Source material.

--- src/rtl/fetch_pkg.sv ---
// Shared types and sizing helpers for the decoupled instruction fetch front end.
// Holds the NOP encoding, the queued entry layout and counter width derivation.
package fetch_pkg;

    localparam logic [31:0] NOP_INSTR           = 32'h0000_0013;
    localparam int          XLEN                = 32;
    localparam int          FETCH_DEPTH         = 4;
    localparam int          FETCH_MAX_OUTSTANDING = 2;

    typedef struct packed {
        logic [XLEN-1:0] pc;
        logic [XLEN-1:0] instr;
    } fetch_entry_t;

    // Bits needed to hold a count in the range 0..n inclusive.
    function automatic int cnt_width(input int n);
        return (n < 1) ? 1 : $clog2(n + 1);
    endfunction

    localparam int QCNT_W = cnt_width(FETCH_DEPTH);
    localparam int OCNT_W = cnt_width(FETCH_MAX_OUTSTANDING);

endpackage

--- src/rtl/prefetch_fifo.sv ---
// Synchronous first-word-fall-through FIFO with clear; head is valid whenever count != 0.
// Push data is visible at the head one cycle after the push; clear dominates push and pop.
module prefetch_fifo
    import fetch_pkg::*;
#(
    parameter int WIDTH = 32,
    parameter int DEPTH = 4,
    parameter int CNT_W = cnt_width(DEPTH)
) (
    input  logic             clk,
    input  logic             rst,
    input  logic             push,
    input  logic [WIDTH-1:0] push_dat,
    input  logic             pop,
    input  logic             clear,
    output logic [CNT_W-1:0] count,
    output logic [WIDTH-1:0] head
);

    localparam int PTR_W = (DEPTH > 1) ? $clog2(DEPTH) : 1;

    logic [WIDTH-1:0] mem [DEPTH];
    logic [PTR_W-1:0] rd_ptr;
    logic [PTR_W-1:0] wr_ptr;
    logic             do_push;
    logic             do_pop;

    function automatic logic [PTR_W-1:0] ptr_next(input logic [PTR_W-1:0] p);
        return (p == PTR_W'(DEPTH - 1)) ? '0 : p + PTR_W'(1);
    endfunction

    assign do_pop  = pop && (count != '0);
    assign do_push = push && ((count != CNT_W'(DEPTH)) || do_pop);
    assign head    = mem[rd_ptr];

    always_ff @(posedge clk or negedge rst) begin
        if (!rst) begin
            rd_ptr <= '0;
            wr_ptr <= '0;
            count  <= '0;
        end else if (clear) begin
            rd_ptr <= '0;
            wr_ptr <= '0;
            count  <= '0;
        end else begin
            if (do_push) wr_ptr <= ptr_next(wr_ptr);
            if (do_pop)  rd_ptr <= ptr_next(rd_ptr);
            count <= count + CNT_W'(do_push) - CNT_W'(do_pop);
        end
    end

    always_ff @(posedge clk) begin
        if (do_push && !clear) mem[wr_ptr] <= push_dat;
    end

endmodule

--- src/rtl/fetch_prefetch_unit.sv ---
// Decoupled fetch: issues sequential PCs to a variable-latency imem, queues responses for IF/ID.
// Request to validF is 2 cycles minimum; issue is credit-limited so every kept response has a slot.
module fetch_prefetch_unit
    import fetch_pkg::*;
#(
    parameter int                    DATA_WIDTH      = XLEN,
    parameter int                    DEPTH           = FETCH_DEPTH,
    parameter int                    MAX_OUTSTANDING = FETCH_MAX_OUTSTANDING,
    parameter logic [DATA_WIDTH-1:0] RESET_PC        = '0
) (
    input  logic                  clk,
    input  logic                  rst,
    input  logic                  en,
    input  logic                  redirect,
    input  logic [DATA_WIDTH-1:0] redirect_pc,
    output logic                  imem_req_valid,
    input  logic                  imem_req_ready,
    output logic [DATA_WIDTH-1:0] imem_req_addr,
    input  logic                  imem_rsp_valid,
    input  logic [DATA_WIDTH-1:0] imem_rsp_data,
    output logic [DATA_WIDTH-1:0] instrF,
    output logic [DATA_WIDTH-1:0] pcF,
    output logic [DATA_WIDTH-1:0] pc_plus4F,
    output logic                  validF
);

    localparam int QW = cnt_width(DEPTH);
    localparam int OW = cnt_width(MAX_OUTSTANDING);
    localparam int SW = ((QW > OW) ? QW : OW) + 1;

    logic                  run;
    logic [DATA_WIDTH-1:0] fetch_pc;
    logic [OW-1:0]         outstanding;
    logic [OW-1:0]         discard_cnt;
    logic [QW-1:0]         q_count;
    logic [OW-1:0]         s_count;
    logic [DATA_WIDTH-1:0] shadow_head;
    fetch_entry_t          q_head;
    fetch_entry_t          q_in;
    logic [SW-1:0]         credit_used;
    logic                  req_fire;
    logic                  rsp_fire;
    logic                  rsp_keep;

    // Slots already spoken for: queued entries plus responses that will not be discarded.
    assign credit_used = SW'(q_count) + SW'(outstanding) - SW'(discard_cnt);

    assign imem_req_valid = run && !redirect
                         && (outstanding < OW'(MAX_OUTSTANDING))
                         && (credit_used < SW'(DEPTH));
    assign imem_req_addr  = fetch_pc;

    assign req_fire = imem_req_valid && imem_req_ready;
    assign rsp_fire = imem_rsp_valid && (outstanding != '0);
    assign rsp_keep = rsp_fire && (discard_cnt == '0) && !redirect;
    assign q_in     = '{pc: shadow_head, instr: imem_rsp_data};

    prefetch_fifo #(
        .WIDTH (DATA_WIDTH),
        .DEPTH (MAX_OUTSTANDING),
        .CNT_W (OW)
    ) u_shadow_q (
        .clk      (clk),
        .rst      (rst),
        .push     (req_fire),
        .push_dat (fetch_pc),
        .pop      (rsp_keep && (s_count != '0)),
        .clear    (redirect),
        .count    (s_count),
        .head     (shadow_head)
    );

    prefetch_fifo #(
        .WIDTH ($bits(fetch_entry_t)),
        .DEPTH (DEPTH),
        .CNT_W (QW)
    ) u_entry_q (
        .clk      (clk),
        .rst      (rst),
        .push     (rsp_keep),
        .push_dat (q_in),
        .pop      (validF && en && !redirect),
        .clear    (redirect),
        .count    (q_count),
        .head     (q_head)
    );

    assign validF    = (q_count != '0);
    assign instrF    = validF ? q_head.instr : NOP_INSTR;
    assign pcF       = validF ? q_head.pc : '0;
    assign pc_plus4F = pcF + DATA_WIDTH'(4);

    // run holds off issue until the first edge after reset so req_valid drops asynchronously.
    always_ff @(posedge clk or negedge rst) begin
        if (!rst) begin
            run         <= 1'b0;
            fetch_pc    <= RESET_PC;
            outstanding <= '0;
            discard_cnt <= '0;
        end else begin
            run         <= 1'b1;
            outstanding <= outstanding + OW'(req_fire) - OW'(rsp_fire);
            if (redirect) begin
                fetch_pc    <= redirect_pc;
                discard_cnt <= outstanding - OW'(rsp_fire);
            end else begin
                if (req_fire) fetch_pc <= fetch_pc + DATA_WIDTH'(4);
                if (rsp_fire && (discard_cnt != '0)) discard_cnt <= discard_cnt - OW'(1);
            end
        end
    end

    rsp_without_request: assert property (
        @(posedge clk) disable iff (!rst) imem_rsp_valid |-> (outstanding != '0)
    );

endmodule

--- config.mk ---
export PLATFORM = sky130hd
export DESIGN_NAME = fetch_prefetch_unit
export DESIGN_NICKNAME = d
export VERILOG_FILES = /design/src/rtl/fetch_pkg.sv /design/src/rtl/prefetch_fifo.sv /design/src/rtl/fetch_prefetch_unit.sv
export SDC_FILE = /design/constraint.sdc
export NUM_CORES = 1
export LEC_CHECK = 0
export ABC_CLOCK_PERIOD_IN_PS = 4500
export CELL_PAD_IN_SITES_DETAIL_PLACEMENT = 0
export CELL_PAD_IN_SITES_GLOBAL_PLACEMENT = 1
export CORE_ASPECT_RATIO = 0.7
export CORE_UTILIZATION = 25
export CTS_CLUSTER_DIAMETER = 150
export CTS_CLUSTER_SIZE = 8
export DETAILED_ROUTE_END_ITERATION = 10
export HOLD_SLACK_MARGIN = 0.08
export PLACE_DENSITY = 0.61
export SLEW_MARGIN = 20
export SYNTH_ARGS = -nofsm -noshare
export SYNTH_HDL_FRONTEND = slang
export SYNTH_SLANG_ARGS = --single-unit
--- constraint.sdc ---
create_clock -name clk -period 4.5 [get_ports clk]
set_input_delay 0.675 -clock clk [delete_from_list [all_inputs] [get_ports clk]]
set_output_delay 0.675 -clock clk [all_outputs]
set_load 0.02 [all_outputs]
Yosys cells after proc, flatten, opt, wreduce, memory -nomap -nowiden
Memory sizes are Yosys's and may differ from the RTL's.
Cells that the tools add are included.
{ "word_totals": {"mem_count": 2, "ramBits": 320, "input_bits": 70, "out_inout_bits": 130, "elab_cells": 89, "reg_bits": 48} }
{ "memory_table": {"columns": ["memory", "words", "width", "read_ports", "rd_ports_with_merged_regs", "write_ports", "line_no", "source"], "rows": [
  ["u_entry_q.mem", 4, 64, 1, 0, 1, "prefetch_fifo.sv:22", "logic [WIDTH-1:0] mem [DEPTH];"],
  ["u_shadow_q.mem", 2, 32, 1, 0, 1, "prefetch_fifo.sv:22", null]
]} }
{ "classes": {"mux": 24, "order_cmp": 2, "addsub": 16, "n_reduce_logical": 31, "eq_ne": 4} }
{ "op_table": {"columns": ["operator", "n"], "rows": [
  ["32-bit 2-to-1 mux", 4],
  ["32-bit by 3-bit adder with 32-bit output (second input constant)", 2],
  ["2-bit 2-to-1 mux", 9],
  ["2-bit nonzero test", 9],
  ["1-bit logical AND", 17],
  ["1-bit 2-to-1 mux", 10],
  ["2-bit by 1-bit subtractor with 2-bit output", 3],
  ["2-bit by 1-bit adder with 2-bit output", 2],
  ["2-bit by 1-bit adder with 2-bit output (second input constant)", 2],
  ["3-bit by 2-bit adder with 4-bit output", 1],
  ["2-bit equality test (second input constant)", 2],
  ["4-bit by 3-bit < comparator with 1-bit output (second input constant)", 1],
  ["4-bit by 2-bit subtractor with 4-bit output", 1],
  ["3-bit by 1-bit adder with 3-bit output", 1],
  ["3-bit 2-to-1 mux", 1],
  ["3-bit inequality test (second input constant)", 1],
  ["3-bit nonzero test", 1],
  ["3-bit by 1-bit subtractor with 3-bit output", 1],
  ["1-bit adder (second input constant)", 2],
  ["2-bit zero test", 1],
  ["1-bit logical OR", 2],
  ["2-bit < comparator (second input constant)", 1],
  ["2-bit inequality test (second input constant)", 1],
  ["2-bit by 1-bit subtractor with 2-bit output (second input constant)", 1],
  ["1-bit zero test", 1]
]} }

Depth between registers and ports, before layout
{ "depth": {"word_depth": 11, "mapped_depth": 15, "ltp_nobuf": 13} }

Modules after synthesis
A second synthesis with hierarchy kept.
{ "hier_totals": {"cells_unflattened": 935, "area_unflattened_um2": 15730.1} }
{ "modules_own_cells": {"columns": ["module", "seq_area_each_um2", "cells_per_inst", "n_inst", "area_per_inst_um2"], "rows": [
  ["prefetch_fifo at u_entry_q", 7862.5, 379, 1, 9663.0],
  ["fetch_prefetch_unit", 925.9, 435, 1, 3525.9],
  ["prefetch_fifo at u_shadow_q", 2021.9, 121, 1, 2541.2]
]} }

Least setup slack after synthesis
No wires, ideal clock.
{ "synth_timing": {"path_kind": "register to register", "from": "register outstanding[1]", "to": "memory u_shadow_q.mem[0][0], enable pin", "arrival_time_ns": 4.079, "slack_ns": -0.004, "path_stages_with_launch": 10, "path_buffers": 0, "setup_ns": 0.426, "period_less_slack_ns": 4.504, "required_time_ns": 4.074, "cell_sequence": "dfrtp_1 > inv_1 > fa_1 > inv_1 > ha_1 > and3b_1 > or4_4 > and2_1 > nor4_2 > nor2b_1"} }
{ "synth_between": {"elab_chain_cells": 11, "word_cells_on_any_way": 18, "cone_classes": "add/sub: 2; order compare: 2; mux: 2; reduce/logical: 12"} }
{ "synth_rtl": {"columns": ["element", "line_no", "source"], "rows": [
  ["start: declaration", "fetch_prefetch_unit.sv:33", "logic [OW-1:0] outstanding;"],
  ["start signal: assignment", "fetch_prefetch_unit.sv:102", "outstanding <= outstanding + OW'(req_fire) - OW'(rsp_fire);"],
  ["parallel branches: the longest is 7 deep, another holds 3-bit by 2-bit adder with 4-bit output", null, null],
  ["1-bit logical AND (*)", "prefetch_fifo.sv:33", "assign do_push = push && ((count != CNT_W'(DEPTH)) || do_pop);"],
  ["1-bit logical AND (*)", "prefetch_fifo.sv:53", "if (do_push && !clear) mem[wr_ptr] <= push_dat;"],
  ["1-bit 2-to-1 mux (*)", "prefetch_fifo.sv:53", null],
  ["1-bit 2-to-1 mux (implied by the code) (*)", "prefetch_fifo.sv:53", null],
  ["end: declaration", "prefetch_fifo.sv:22", null]
]} }
Mark *: on every way between the ends.

Worst setup path in the final report
{ "layout_timing": {"from": "register u_entry_q.rd_ptr[1]", "to": "output pc_plus4F[17]"} }
{ "layout_between": {"elab_chain_cells": 3} }
{ "layout_rtl": {"columns": ["element", "line_no", "source"], "rows": [
  ["start: declaration", "prefetch_fifo.sv:23", "logic [PTR_W-1:0] rd_ptr;"],
  ["start signal: assignment", "prefetch_fifo.sv:47", "if (do_pop) rd_ptr <= ptr_next(rd_ptr);"],
  ["memory read 4 x 64 bit", null, null],
  ["32-bit 2-to-1 mux", "fetch_prefetch_unit.sv:90", "assign pcF = validF ? q_head.pc : '0;"],
  ["32-bit by 3-bit adder with 32-bit output", "fetch_prefetch_unit.sv:91", "assign pc_plus4F = pcF + DATA_WIDTH'(4);"],
  ["end: declaration", "fetch_prefetch_unit.sv:23", "output logic [DATA_WIDTH-1:0] pc_plus4F,"]
]} }
No other way between the ends.

==> tab_implementation.tex <==
\begin{tabular}{lr}
\hline
Metric & Value \\
\hline
\multicolumn{2}{l}{\textbf{Timing}} \\
\quad Final count of pins violating max slew & 0 \\
\quad Fmax & 230 MHz \\
\quad Period utilisation layout & 96.7\% \\
\quad Setup repair after global routing missed its margin & no \\
\quad Final Hold Viols & 0 \\
\quad Total negative slack for setup checks & 0 ns \\
\quad Final Skew & 0.0292 ns \\
\quad Normalized max-slew margin & 50.2\% \\
\quad Final number of setup-violating endpoints & 0 \\
\quad Final min period & 4.35 ns \\
\quad Pin slew with the least headroom to its limit & 0.743 ns \\
\multicolumn{2}{l}{\textbf{Yosys}} \\
\quad Synth top area share & 61.1\% \\
\quad Seq/Total Area, Yosys & 68.7\% \\
\quad Combinational family with the most area after synthesis & multiplexers \\
\quad Count of different cell masters after synthesis & 58 \\
\quad Number of standard cells after synthesis & 922 \\
\quad Async set-reset flop share out of synthesis & 13.0\% \\
\quad XOR/XNOR share of the synthesized area & 3.62\% \\
\quad Library cell with the largest summed area after synthesis & edfxtp\_1 \\
\quad Fraction of the mapped netlist area in adder cells & 1.69\% \\
\quad Post-Synthesis Cell Area & 15700 um\^{}2 \\
\quad Post-synthesis sequential element count & 368 \\
\quad Complex-gate fraction of the synthesized area & 1.65\% \\
\quad Dominant register cell in the synthesized netlist & edfxtp\_1 \\
\quad Leading cell types by total area after synthesis & edfxtp\_1, dfrtp\_1, mux4\_2 \\
\quad Mux contribution to synthesized area & 13.6\% \\
\quad Commonest cells in the netlist & edfxtp\_1, and2\_1, nand2\_1 \\
\quad Area share of and/or/nand/nor cells after synthesis & 8.31\% \\
\quad YS warnings & 0 \\
\quad Net count after synthesis & 1012 \\
\quad Count leader, synth & edfxtp\_1 \\
\quad Average cell area after synthesis & 17.1 um\^{}2 \\
\quad Number of enable flip-flop cells after synthesis & 320 \\
\multicolumn{2}{l}{\textbf{Floorplan}} \\
\quad Top-level I/O count & 200 \\
\quad Floorplan die area & 63900 um\^{}2 \\
\quad Initial core utilization & 25.4\% \\
\quad Die Span Y & 212 um \\
\quad Total number of placement rows & 76 \\
\quad Floorplan Core Area & 61800 um\^{}2 \\
\quad Die Wd & 302 um \\
\multicolumn{2}{l}{\textbf{Power}} \\
\quad PwrDens & 543 nW/um\^{}2 \\
\quad Sequential power share & 36.5\% \\
\quad Max IR drop VDD & 0.259 mV \\
\quad Clock network fraction of total power & 31.8\% \\
\quad Switching power share of the total & 32.0\% \\
\quad Total power of the final layout & 11.0 mW \\
\quad P\_int & 7.49 mW \\
\quad Switch Pwr & 3.53 mW \\
\quad Fraction of power consumed by combinational cells & 31.7\% \\
\quad Leakage power of the design & 6.85 nW \\
\multicolumn{2}{l}{\textbf{Place}} \\
\quad Port Buffers & 199 \\
\quad Cell Area, Placed & 18800 um\^{}2 \\
\quad Total placed cells including tap cells & 1931 \\
\quad Placer Congestion & 0.795 \\
\quad HPWL reported at the end of detailed placement & 27700 um \\
\multicolumn{2}{l}{\textbf{Critical path}} \\
\quad Slowest library cell on the worst path & clkdlybuf4s50\_1 \\
\quad Crit path cell chain & buf\_12 -> mux4\_1 -> or2\_4 -> or4\_4 -> xnor2\_1 -> clkdlybuf4s50\_1 \\
\quad CP max FO & 51 \\
\quad Arrival time reported for the critical path endpoint & 3.68 ns \\
\quad R2R setup slack & 0.69 ns \\
\quad Startpoint type of the worst setup path & flop \\
\quad Nature of the critical path endpoint & output pin \\
\quad Required arrival time at the worst endpoint & 3.83 ns \\
\quad Worst reg2reg endpoint & u\_shadow\_q.mem[0][31] \\
\quad Worst setup path class & flop to output pin \\
\quad Worst stage delay on the critical path & 0.68 ns \\
\quad Count of cells along the worst register-to-register path & 10 \\
\quad Reg-to-reg critical path startpoint & outstanding[1] \\
\multicolumn{2}{l}{\textbf{Finish}} \\
\quad Number of antenna cells inserted & 0 \\
\quad Area growth, synth to finish & 29.0\% \\
\quad Post-Layout Cell Count & 2015 \\
\quad Final net count & 1257 \\
\quad Proportion of layout cells with a drive suffix above 1 & 18.0\% \\
\quad Finished layout cell area & 20300 um\^{}2 \\
\multicolumn{2}{l}{\textbf{Global route}} \\
\quad Initial antenna violation count & 1 \\
\quad Global-route wire length before repair & 60000 um \\
\quad Largest net degree at the start of global routing & 52 \\
\quad Overall global routing resource usage & 12.8\% \\
\quad Via count of the first global-routing pass & 8925 \\
\quad Overall overflow remaining after global route & 0 \\
\multicolumn{2}{l}{\textbf{Route}} \\
\quad Total length of routed wires & 40700 um \\
\quad DRC violation total after the first TritonRoute iteration & 590 \\
\quad DR WL/cell & 20.2 um \\
\quad Number of design rule violations left after detail routing & 15 \\
\quad Number of iterations in the first detailed-routing pass & 8 \\
\quad Via density per instance & 4.33 \\
\quad Post-DRT Antenna Nets & 0 \\
\quad Number of vias after detailed routing & 8715 \\
\multicolumn{2}{l}{\textbf{Clock network}} \\
\quad Clock tree from TritonCTS & built \\
\quad Max Root-Sink Buffers & 3 \\
\quad Total number of clock tree sinks & 368 \\
\quad Clock edge transition at the registers on the reported setup and hold paths & 0.06 ns \\
\quad CTS root buf & clkbuf\_16 \\
\quad Skew-Pair Late Insertion Delay & 0.58 ns \\
\quad Num CTS Buffers & 51 \\
\quad CTS HTree Levels & 2 \\
\multicolumn{2}{l}{\textbf{Worst hold path}} \\
\quad Min-delay worst type & input port to asynchronous set/reset pin \\
\multicolumn{2}{l}{\textbf{Run status}} \\
\quad Failing checks & DRC \\
\quad Status & complete, but fails checks \\
\multicolumn{2}{l}{\textbf{Run}} \\
\quad Count of max-cap constraint violations & 0 \\
\hline
\end{tabular}
state kept, by name, indices dropped and copies added, names as in the netlist:
| signal | cells |
|---|---|
| u_shadow_q.mem | 64 |
| run | 1 |
| discard_cnt | 2 |
| u_shadow_q.wr_ptr | 1 |
| u_entry_q.wr_ptr | 2 |
| u_entry_q.count | 3 |
| outstanding | 2 |
| u_entry_q.mem | 256 |
| imem_req_addr | 32 |
| u_entry_q.rd_ptr | 2 |
| u_shadow_q.rd_ptr | 1 |
| u_shadow_q.count | 2 |
worst max path at each step:
stage	start	slack [ns]	depth (start not counted)	end
2_1_floorplan	u_entry_q.count[1]	0.49	14	pc_plus4F[30]
3_3_place_gp	u_entry_q.rd_ptr[1]	0.20	9	pc_plus4F[25]
3_5_place_dp	u_entry_q.rd_ptr[1]	0.21	9	pc_plus4F[25]
4_1_cts	u_entry_q.rd_ptr[0]	0.007	9	pc_plus4F[31]
5_1_grt	u_entry_q.rd_ptr[0]	0.007	11	pc_plus4F[20]
6_report	u_entry_q.rd_ptr[1]	0.15	6	pc_plus4F[17]
per-layer routing:
metal | global-route usage [%] | up-vias | wire [um]
met2 | 17.8 | 256 | 16800
met3 | 3.19 | 54 | 2750
met1 | 19.6 | 4386 | 20600
met4 | 3.10 | 0 | 590
li1 | - | 4019 | -
met5 | 0 | - | 0
kinds of logic (layout without fill, tap and decap cells):
group,count (synthesis),after routing
AO/OA/AOI/OAI,39,39
XOR/XNOR,65,65
adder cells (fa/ha/maj),20,20
buffers and inverters,75,349
flip-flops,368,368
multiplexers,119,119
other,1,1
AND/OR/NAND/NOR,235,235
power groups by stage:
stage               clock network [mW]  registers [mW]  logic, mW
floorplan                            0            4.07       1.94
global placement                     0            4.08       3.53
detailed placement                   0            4.09       3.53
CTS                               3.63            4.02       3.54
global route                      3.78            4.04       3.78
finish                            3.50            4.02       3.49
critical path, delay by kind of cell, from the launching register on:
family / cells / cell delay, ns
flops: 1 / 0.45
xor+xnor: 1 / 0.30
buf+inv: 2 / 0.96
simple gates: 2 / 0.77
mux: 1 / 0.59
cell type report:
cell class              instances  area, um^2
multi-input cells             479        4600
flip-flops and latches        368       10800
fillers                      5991       41500
well taps                     819        1020
repair buffers                232        2280
inverters                      35         131
clock buffers                  79        1380
clock inverters                 3        55.1
through the flow:
step           setup slack [ns]  hold slack (ns)  util, %
6_report                  0.148            0.139     32.8
5_1_grt                 0.00693            0.148     32.8
2_1_floorplan             0.490            0.379        -
3_5_place_dp              0.207            0.545     30.4
3_3_place_gp              0.197            0.547     30.4
4_1_cts                 0.00655            0.121     32.8
repair_timing:
action                                  in CTS  in global routing
endpoints found under the setup margin      14                 10
gates cloned                                 0                  0
pin swaps                                    1                  0
resized for setup                           17                 18
buffers inserted                             2                  0
hold buffers                                 0                  0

Problem requirements.
Where a line in the listing above contains "second", copy that line.

Response area.
  ["32-bit by 3-bit adder with 32-bit output (second input constant)", 2],
  ["2-bit by 1-bit adder with 2-bit output (second input constant)", 2],
  ["2-bit equality test (second input constant)", 2],
  ["4-bit by 3-bit < comparator with 1-bit output (second input constant)", 1],
  ["3-bit inequality test (second input constant)", 1],
  ["1-bit adder (second input constant)", 2],
  ["2-bit < comparator (second input constant)", 1],
  ["2-bit inequality test (second input constant)", 1],
  ["2-bit by 1-bit subtractor with 2-bit output (second input constant)", 1],
A second synthesis with hierarchy kept.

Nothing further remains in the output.